I… don’t even know what lesson we can learn from this. Don’t have cows in your yard? Get a cow? Look, all I know is that this is really funny for some reason.
“Eye lag bolt SNAPPED OFF as I was screwing it in. Thanks HD, gotta untwist like 3cm of bolt with pliers now.”

You have to wonder if the bolt was defective, or if OP just twisted it too much and it snapped off. Either way, I can’t help but laugh.
“What a day and I just made breakfast.”

You always have to be careful with stoves and bread bags. Though, that usually goes without saying. I’ve never seen someone melt plastic on to their stove before.
“Spent 2 hours installing a clothes hanger at my mom’s place. Just realized the cabinet on the left doesn’t open now…”

Look, OP, the house is laughing at you. It probably knew the mistake you were making and couldn’t wait until you figured it out. Back to the drawing board, I guess.
“The burn cream in my college’s emergency medical kit expired in 2013 – tried to use it anyway and it looked like spoiled milk (did not help with the burn btw).”

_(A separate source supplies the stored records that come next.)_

`src/rtl/bitop_pkg.sv`:
```
package bitop_pkg;
  localparam logic [7:0] ESC_BYTE = 8'hCB;
  localparam int FLAG_Z = 6;
  localparam int FLAG_H = 4;
  localparam int FLAG_N = 1;
  localparam logic [2:0] MEM_SEL = 3'b110;

  typedef struct packed {
    logic latchOp;
    logic latchDisp;
    logic readMem;
    logic writeMem;
    logic writeReg;
    logic writeFlags;
    logic useIdx;
    logic idxSel;
  } ctlT;
endpackage

```
`src/rtl/bitop_ctl.sv`:
```
module bitop_ctl
  import bitop_pkg::*;
(
  input  logic       clk,
  input  logic       rstN,
  input  logic       fetchValid,
  input  logic [7:0] fetchByte,
  output logic       fetchTake,
  output ctlT        ctl,
  output logic       done,
  output logic       illegal
);
  typedef enum logic [1:0] {ST_IDLE, ST_RUN, ST_DONE} stateT;

  localparam int TW = 5;

  stateT         state;
  logic [TW-1:0] tCnt;
  logic          isIdx, idxSelQ, decoded, isMem, isTest, illegalQ;
  logic [TW-1:0] lastT, readT;
  logic          opTake, cbTake, dispTake, opBad, atLast, isPrefix;

  always_comb begin
    if (isIdx)      lastT = isTest ? TW'(19) : TW'(22);
    else if (isMem) lastT = isTest ? TW'(11) : TW'(14);
    else            lastT = TW'(7);
    readT    = isIdx ? TW'(18) : TW'(10);
    isPrefix = (fetchByte[7:6] == 2'b11) && (fetchByte[4:0] == 5'b11101);
    opTake   = (state == ST_RUN) && ((!isIdx && tCnt == TW'(4)) || (isIdx && tCnt == TW'(11)));
    cbTake   = (state == ST_RUN) && isIdx && (tCnt == TW'(4));
    dispTake = (state == ST_RUN) && isIdx && (tCnt == TW'(8));
    opBad    = (fetchByte[7:6] == 2'b00) || (isIdx && fetchByte[2:0] != MEM_SEL);
    atLast   = (state == ST_RUN) && decoded && (tCnt == lastT);
    fetchTake = (state == ST_IDLE) || opTake || cbTake || dispTake;

    ctl.latchOp    = opTake && fetchValid;
    ctl.latchDisp  = dispTake && fetchValid;
    ctl.readMem    = (state == ST_RUN) && decoded && isMem && (tCnt == readT);
    ctl.writeMem   = atLast && isMem && !isTest;
    ctl.writeReg   = atLast && !isMem && !isTest;
    ctl.writeFlags = atLast && isTest;
    ctl.useIdx     = isIdx;
    ctl.idxSel     = idxSelQ;
  end

  always_ff @(posedge clk) begin
    if (!rstN) begin
      state    <= ST_IDLE;
      tCnt     <= '0;
      isIdx    <= 1'b0;
      idxSelQ  <= 1'b0;
      decoded  <= 1'b0;
      isMem    <= 1'b0;
      isTest   <= 1'b0;
      illegalQ <= 1'b0;
    end else begin
      illegalQ <= 1'b0;
      unique case (state)
        ST_IDLE: begin
          if (fetchValid) begin
            tCnt    <= TW'(1);
            decoded <= 1'b0;
            if (fetchByte == ESC_BYTE) begin
              state <= ST_RUN;
              isIdx <= 1'b0;
            end else if (isPrefix) begin
              state   <= ST_RUN;
              isIdx   <= 1'b1;
              idxSelQ <= fetchByte[5];
            end else begin
              illegalQ <= 1'b1;
            end
          end
        end
        ST_RUN: begin
          tCnt <= tCnt + TW'(1);
          if (opTake && fetchValid) begin
            if (opBad) begin
              illegalQ <= 1'b1;
              state    <= ST_IDLE;
            end else begin
              decoded <= 1'b1;
              isMem   <= isIdx || (fetchByte[2:0] == MEM_SEL);
              isTest  <= (fetchByte[7:6] == 2'b01);
            end
          end
          if (cbTake && fetchValid && fetchByte != ESC_BYTE) begin
            illegalQ <= 1'b1;
            state    <= ST_IDLE;
          end
          if (atLast) state <= ST_DONE;
        end
        default: state <= ST_IDLE;
      endcase
    end
  end

  assign done    = (state == ST_DONE);
  assign illegal = illegalQ;


  done_single_chk: assert property (@(posedge clk) disable iff (!rstN) done |=> !done);

  illegal_quiet_chk: assert property (@(posedge clk) disable iff (!rstN)
    $rose(illegal) |-> !done && $past(fetchTake && fetchValid));

  write_last_chk: assert property (@(posedge clk) disable iff (!rstN) ctl.writeMem |=> done);

  rd_wr_excl_chk: assert property (@(posedge clk) disable iff (!rstN) !(ctl.readMem && ctl.writeMem));

  fetch_fed_chk: assert property (@(posedge clk) disable iff (!rstN)
    (fetchTake && state == ST_RUN) |-> fetchValid);
endmodule

```
`src/rtl/bitop_dp.sv`:
```
module bitop_dp
  import bitop_pkg::*;
#(
  parameter int ADDR_W = 16
) (
  input  logic              clk,
  input  logic              rstN,
  input  ctlT               ctl,
  input  logic [7:0]        fetchByte,
  input  logic [ADDR_W-1:0] hlPtr,
  input  logic [ADDR_W-1:0] ixPtr,
  input  logic [ADDR_W-1:0] iyPtr,
  input  logic [7:0]        memRdata,
  input  logic [7:0]        rfRdata,
  input  logic [7:0]        flagsIn,
  output logic [ADDR_W-1:0] memAddr,
  output logic              memRd,
  output logic              memWr,
  output logic [7:0]        memWdata,
  output logic [2:0]        rfAddr,
  output logic              rfWe,
  output logic [7:0]        rfWdata,
  output logic              flagsWe,
  output logic [7:0]        flagsOut
);
  logic [7:0]        opQ, dispQ, memByte;
  logic [2:0]        bitSel;
  logic [7:0]        mask, operand, modified;
  logic              tested;
  logic [ADDR_W-1:0] dispExt, idxBase;

  always_ff @(posedge clk) begin
    if (!rstN) begin
      opQ     <= '0;
      dispQ   <= '0;
      memByte <= '0;
    end else begin
      if (ctl.latchOp)   opQ     <= fetchByte;
      if (ctl.latchDisp) dispQ   <= fetchByte;
      if (ctl.readMem)   memByte <= memRdata;
    end
  end

  always_comb begin
    bitSel   = opQ[5:3];
    mask     = 8'b1 << bitSel;
    operand  = (opQ[2:0] == MEM_SEL) ? memByte : rfRdata;
    modified = opQ[6] ? (operand | mask) : (operand & ~mask);
    tested   = operand[bitSel];
    dispExt  = {{(ADDR_W-8){dispQ[7]}}, dispQ};
    idxBase  = ctl.idxSel ? iyPtr : ixPtr;
    memAddr  = ctl.useIdx ? idxBase + dispExt : hlPtr;
    flagsOut = flagsIn;
    flagsOut[FLAG_Z] = ~tested;
    flagsOut[FLAG_H] = 1'b1;
    flagsOut[FLAG_N] = 1'b0;
  end

  assign memRd    = ctl.readMem;
  assign memWr    = ctl.writeMem;
  assign memWdata = modified;
  assign rfAddr   = opQ[2:0];
  assign rfWe     = ctl.writeReg;
  assign rfWdata  = modified;
  assign flagsWe  = ctl.writeFlags;


  one_bit_chk: assert property (@(posedge clk) disable iff (!rstN)
    memWr |-> $countones(memWdata ^ memByte) <= 1);

  same_addr_chk: assert property (@(posedge clk) disable iff (!rstN)
    memWr |-> $past(memRd, 4) && memAddr == $past(memAddr, 4));

  flag_excl_chk: assert property (@(posedge clk) disable iff (!rstN)
    flagsWe |-> !rfWe && !memWr);
endmodule

```
`src/rtl/bitop_unit.sv`:
```
module bitop_unit
  import bitop_pkg::*;
#(
  parameter int ADDR_W = 16
) (
  input  logic              clk,
  input  logic              rstN,
  input  logic              fetchValid,
  input  logic [7:0]        fetchByte,
  output logic              fetchTake,
  output logic [ADDR_W-1:0] memAddr,
  output logic              memRd,
  output logic              memWr,
  output logic [7:0]        memWdata,
  input  logic [7:0]        memRdata,
  input  logic [ADDR_W-1:0] hlPtr,
  input  logic [ADDR_W-1:0] ixPtr,
  input  logic [ADDR_W-1:0] iyPtr,
  output logic [2:0]        rfAddr,
  input  logic [7:0]        rfRdata,
  output logic              rfWe,
  output logic [7:0]        rfWdata,
  input  logic [7:0]        flagsIn,
  output logic              flagsWe,
  output logic [7:0]        flagsOut,
  output logic              done,
  output logic              illegal
);
  ctlT ctl;

  bitop_ctl uCtl (
    .clk(clk), .rstN(rstN), .fetchValid(fetchValid), .fetchByte(fetchByte),
    .fetchTake(fetchTake), .ctl(ctl), .done(done), .illegal(illegal)
  );

  bitop_dp #(.ADDR_W(ADDR_W)) uDp (
    .clk(clk), .rstN(rstN), .ctl(ctl), .fetchByte(fetchByte),
    .hlPtr(hlPtr), .ixPtr(ixPtr), .iyPtr(iyPtr), .memRdata(memRdata),
    .rfRdata(rfRdata), .flagsIn(flagsIn), .memAddr(memAddr), .memRd(memRd),
    .memWr(memWr), .memWdata(memWdata), .rfAddr(rfAddr), .rfWe(rfWe),
    .rfWdata(rfWdata), .flagsWe(flagsWe), .flagsOut(flagsOut)
  );
endmodule

```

I probably would’ve just gone to a pharmacy or something. I can’t believe this brave person tried using burn cream from nearly a decade ago (and thankfully, it didn’t make things worse).
“Accidentally printing entire purchase history.”

I almost feel bad for the cashier who did this, but this has got to be one of the funniest pictures I’ve ever seen.
At least you know that woman is a loyal customer.
“Got Chinese food for dinner, this was my fortune.”

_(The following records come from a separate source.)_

<file path="src/rtl/oneshot_pkg.sv">
package oneshot_pkg;
  typedef struct packed {
    logic a;
    logic b;
    logic clr;
  } trig_in_t;

  localparam trig_in_t IDLE_HIST = '{a: 1'b1, b: 1'b0, clr: 1'b1};
endpackage

</file>
<file path="src/rtl/os_trig_detect.sv">
module os_trig_detect
  import oneshot_pkg::*;
(
  input  logic     clk_i,
  input  logic     rst_ni,
  input  trig_in_t in_i,
  output logic     fire_o,
  output logic     hold_o
);
  trig_in_t cur_q, prv_q;

  always_ff @(posedge clk_i or negedge rst_ni) begin
    if (!rst_ni) begin
      cur_q <= IDLE_HIST;
      prv_q <= IDLE_HIST;
    end else begin
      prv_q <= cur_q;
      cur_q <= in_i;
    end
  end

  logic a_fall, b_rise, clr_rise;
  assign a_fall   = prv_q.a & ~cur_q.a & cur_q.b;
  assign b_rise   = ~prv_q.b & cur_q.b & ~cur_q.a;
  assign clr_rise = ~prv_q.clr & ~cur_q.a & cur_q.b;

  // clear level gates every trigger source
  assign fire_o = cur_q.clr & (a_fall | b_rise | clr_rise);
  assign hold_o = cur_q.clr;
endmodule

</file>
<file path="src/rtl/os_pulse_timer.sv">
module os_pulse_timer #(
  parameter int WIDTH_W = 16
) (
  input  logic               clk_i,
  input  logic               rst_ni,
  input  logic               fire_i,
  input  logic               hold_i,
  input  logic [WIDTH_W-1:0] width_i,
  output logic               active_o
);
  localparam logic [WIDTH_W-1:0] CNT_ONE = WIDTH_W'(1);

  logic [WIDTH_W-1:0] cnt_q;

  always_ff @(posedge clk_i or negedge rst_ni) begin
    if (!rst_ni)               cnt_q <= '0;
    else if (!hold_i)          cnt_q <= '0;
    else if (fire_i)           cnt_q <= width_i;
    else if (cnt_q != '0)      cnt_q <= cnt_q - CNT_ONE;
  end

  assign active_o = (cnt_q != '0);

  assert_clear_wins_R4: assert property (@(posedge clk_i) disable iff (!rst_ni)
    !hold_i |=> !active_o);
  assert_reload_R3: assert property (@(posedge clk_i) disable iff (!rst_ni)
    hold_i && fire_i |=> cnt_q == $past(width_i));
  assert_count_down_R6: assert property (@(posedge clk_i) disable iff (!rst_ni)
    hold_i && !fire_i && active_o |=> cnt_q == $past(cnt_q) - CNT_ONE);
  assert_zero_width_R7: assert property (@(posedge clk_i) disable iff (!rst_ni)
    hold_i && fire_i && (width_i == '0) |=> !active_o);
  assert_idle_stays_R6: assert property (@(posedge clk_i) disable iff (!rst_ni)
    !fire_i && !active_o |=> !active_o);
endmodule

</file>
<file path="src/rtl/os_channel.sv">
module os_channel
  import oneshot_pkg::*;
#(
  parameter int WIDTH_W = 16
) (
  input  logic               clk_i,
  input  logic               rst_ni,
  input  logic               a_i,
  input  logic               b_i,
  input  logic               clr_ni,
  input  logic [WIDTH_W-1:0] width_i,
  output logic               q_o,
  output logic               qn_o
);
  trig_in_t in_s;
  logic     fire_s, hold_s, active_s;

  assign in_s = '{a: a_i, b: b_i, clr: clr_ni};

  os_trig_detect u_det (
    .clk_i  (clk_i),
    .rst_ni (rst_ni),
    .in_i   (in_s),
    .fire_o (fire_s),
    .hold_o (hold_s)
  );

  os_pulse_timer #(.WIDTH_W(WIDTH_W)) u_tmr (
    .clk_i    (clk_i),
    .rst_ni   (rst_ni),
    .fire_i   (fire_s),
    .hold_i   (hold_s),
    .width_i  (width_i),
    .active_o (active_s)
  );

  assign q_o  = active_s;
  assign qn_o = ~active_s;
endmodule

</file>
<file path="src/rtl/dual_oneshot.sv">
module dual_oneshot #(
  parameter int NUM_CH  = 2,
  parameter int WIDTH_W = 16
) (
  input  logic                      clk_i,
  input  logic                      rst_ni,
  input  logic [NUM_CH-1:0]         a_i,
  input  logic [NUM_CH-1:0]         b_i,
  input  logic [NUM_CH-1:0]         clr_ni,
  input  logic [NUM_CH*WIDTH_W-1:0] width_i,
  output logic [NUM_CH-1:0]         q_o,
  output logic [NUM_CH-1:0]         qn_o
);
  for (genvar c = 0; c < NUM_CH; c++) begin : g_ch
    os_channel #(.WIDTH_W(WIDTH_W)) u_ch (
      .clk_i   (clk_i),
      .rst_ni  (rst_ni),
      .a_i     (a_i[c]),
      .b_i     (b_i[c]),
      .clr_ni  (clr_ni[c]),
      .width_i (width_i[c*WIDTH_W +: WIDTH_W]),
      .q_o     (q_o[c]),
      .qn_o    (qn_o[c])
    );
  end

  assert_idle_in_reset_R9: assert property (@(posedge clk_i)
    !rst_ni |-> (q_o == '0));
endmodule

</file>
<file path="config.mk">
export PLATFORM = sky130hd
export DESIGN_NAME = dual_oneshot
export DESIGN_NICKNAME = d
export VERILOG_FILES = /design/src/rtl/oneshot_pkg.sv /design/src/rtl/os_trig_detect.sv /design/src/rtl/os_pulse_timer.sv /design/src/rtl/os_channel.sv /design/src/rtl/dual_oneshot.sv
export SDC_FILE = /design/constraint.sdc
export NUM_CORES = 1
export LEC_CHECK = 0
export BUFFER_PORTS_ARGS = -buffer_cell sky130_fd_sc_hd__buf_2
export CORE_ASPECT_RATIO = 1.4
export CORE_MARGIN = 1.5
export CORE_UTILIZATION = 50
export CTS_CLUSTER_DIAMETER = 80
export DETAILED_ROUTE_END_ITERATION = 12
export MAX_ROUTING_LAYER = met4
export PLACE_DENSITY = 0.72
export SLEW_MARGIN = 20
export SYNTH_ARGS = -nofsm -noshare
export SYNTH_HDL_FRONTEND = slang
export SYNTH_SLANG_ARGS = --single-unit
</file>
<file path="constraint.sdc">
create_clock -name clk_i -period 2.02 [get_ports clk_i]
set_input_delay 0.404 -clock clk_i [delete_from_list [all_inputs] [get_ports clk_i]]
set_output_delay 0.404 -clock clk_i [all_outputs]
set_load 0.01 [all_outputs]
</file>
After elaboration in Yosys (flattened, before gate mapping):

Index checks and enable logic that the tools add are counted.

* memory bits (writable): 0
* bits in latches: 0
* logic and storage cells: 52
* bits in registers: 44
* output and inout port bits: 4
* bits in read-only memories: 0
* input port bits: 40
* memories kept: 0

* eq/ne operators: 2
* shift-type cells: 0
* bitwise logic cells: 26
* reductions and logical operators: 2
* order comparisons: 0
* multiplexer cells: 6
* add/sub/neg operators: 2
* divide/modulo/power cells: 0
* multiply operators: 0

Operators by type and width (count)
* $mux 16: 6
* $reduce_bool 16->1: 2
* $sub 16x1->16 const B: 2
* $and 1x1->1: 14
* $not 1->1: 8
* $ne 3x1->1 const B: 2
* $or 1x1->1: 4

Logic depth before layout (Yosys ltp):

Gate-level depths: netlist of the first run.

* word-level depth: 8
* gate-level depth with buffers: 8
* mapped depth without buffers: 8

Hierarchy:

From an unflattened synthesis of the first run, not the netlist that was laid out.

* cells, all modules: 242
* area, all modules: 2369.8 um^2

Modules (own cells, without submodules)
* os_pulse_timer: seq. area each 400.4 um^2, area each 1003.5 um^2, instances 2, cells an instance 111
* os_trig_detect: seq. area each 155.1 um^2, area each 177.7 um^2, instances 2, cells an instance 9
* os_channel: seq. area each 0.0 um^2, area each 3.8 um^2, instances 2, cells an instance 1

Worst setup path after synthesis of the first run:

No wires, ideal clock.

* kind: register -> register
* from: register g_ch[1].u_ch.u_tmr.cnt_q[0]
* to: register g_ch[1].u_ch.u_tmr.cnt_q[1]
* data arrival time: 1992 ps
* data required time: 1943 ps
* clock period less this slack: 2069 ps
* path buffers: 0
* cell stages (with the launch flop): 9
* library setup time: 77 ps
* setup slack: -49 ps
* cell sequence: dfrtp_1 inv_1 ha_1 nor3b_1 and4b_1 nand2_1 inv_2 mux2_2 a21oi_1

* elaborated cells between the ends (all ways): 6
* those cells by class: 1 x add/sub; 1 x eq/ne; 3 x mux; 1 x reduce/logical

RTL lines
* from (decl): RTL line os_pulse_timer.sv:13 `logic [WIDTH_W-1:0] cnt_q;`
* from (signal assigned): RTL line os_pulse_timer.sv:18 `else if (fire_i) cnt_q <= width_i;`
* from (signal assigned): RTL line os_pulse_timer.sv:19 `else if (cnt_q != '0) cnt_q <= cnt_q - CNT_ONE;`
* $reduce_bool 16->1
* named net g_ch[1].u_ch.q_o: RTL line os_channel.sv:12 `output logic q_o,`
* $ne 3x1->1 (no source line)

The timed path passes the listed nets, and every way through them passes these cells. The select of a mux whose other input is x is not followed.
A chain may end at the register's enable or synchronous reset.

Final worst setup path of the first run:

* from: register g_ch[0].u_ch.u_tmr.cnt_q[5]
* to: output q_o[0]

* word-level cells in the longest chain between the ends: 1

Ends and longest elaborated chain
* from (decl): RTL line os_pulse_timer.sv:13
* from (signal assigned): RTL line os_pulse_timer.sv:18
* from (signal assigned): RTL line os_pulse_timer.sv:19
* $reduce_bool 16->1: RTL line os_pulse_timer.sv:22 `assign active_o = (cnt_q != '0);`
* to (decl): RTL line dual_oneshot.sv:11 `output logic [NUM_CH-1:0] q_o,`

Every way passes these cells.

I mean, the fortune does have a point. Life is difficult, and whether you already knew that, or it took this fortune to figure it out, the fact remains.
“They pay me to paint not move gravel.”

I guess this is a lesson for employers: if you pay your workers to do one thing, but expect them to do something else, they ain’t gonna do it. Have fun with all that yellow gravel.
“The guy who brought my pizza was drifting I guess.”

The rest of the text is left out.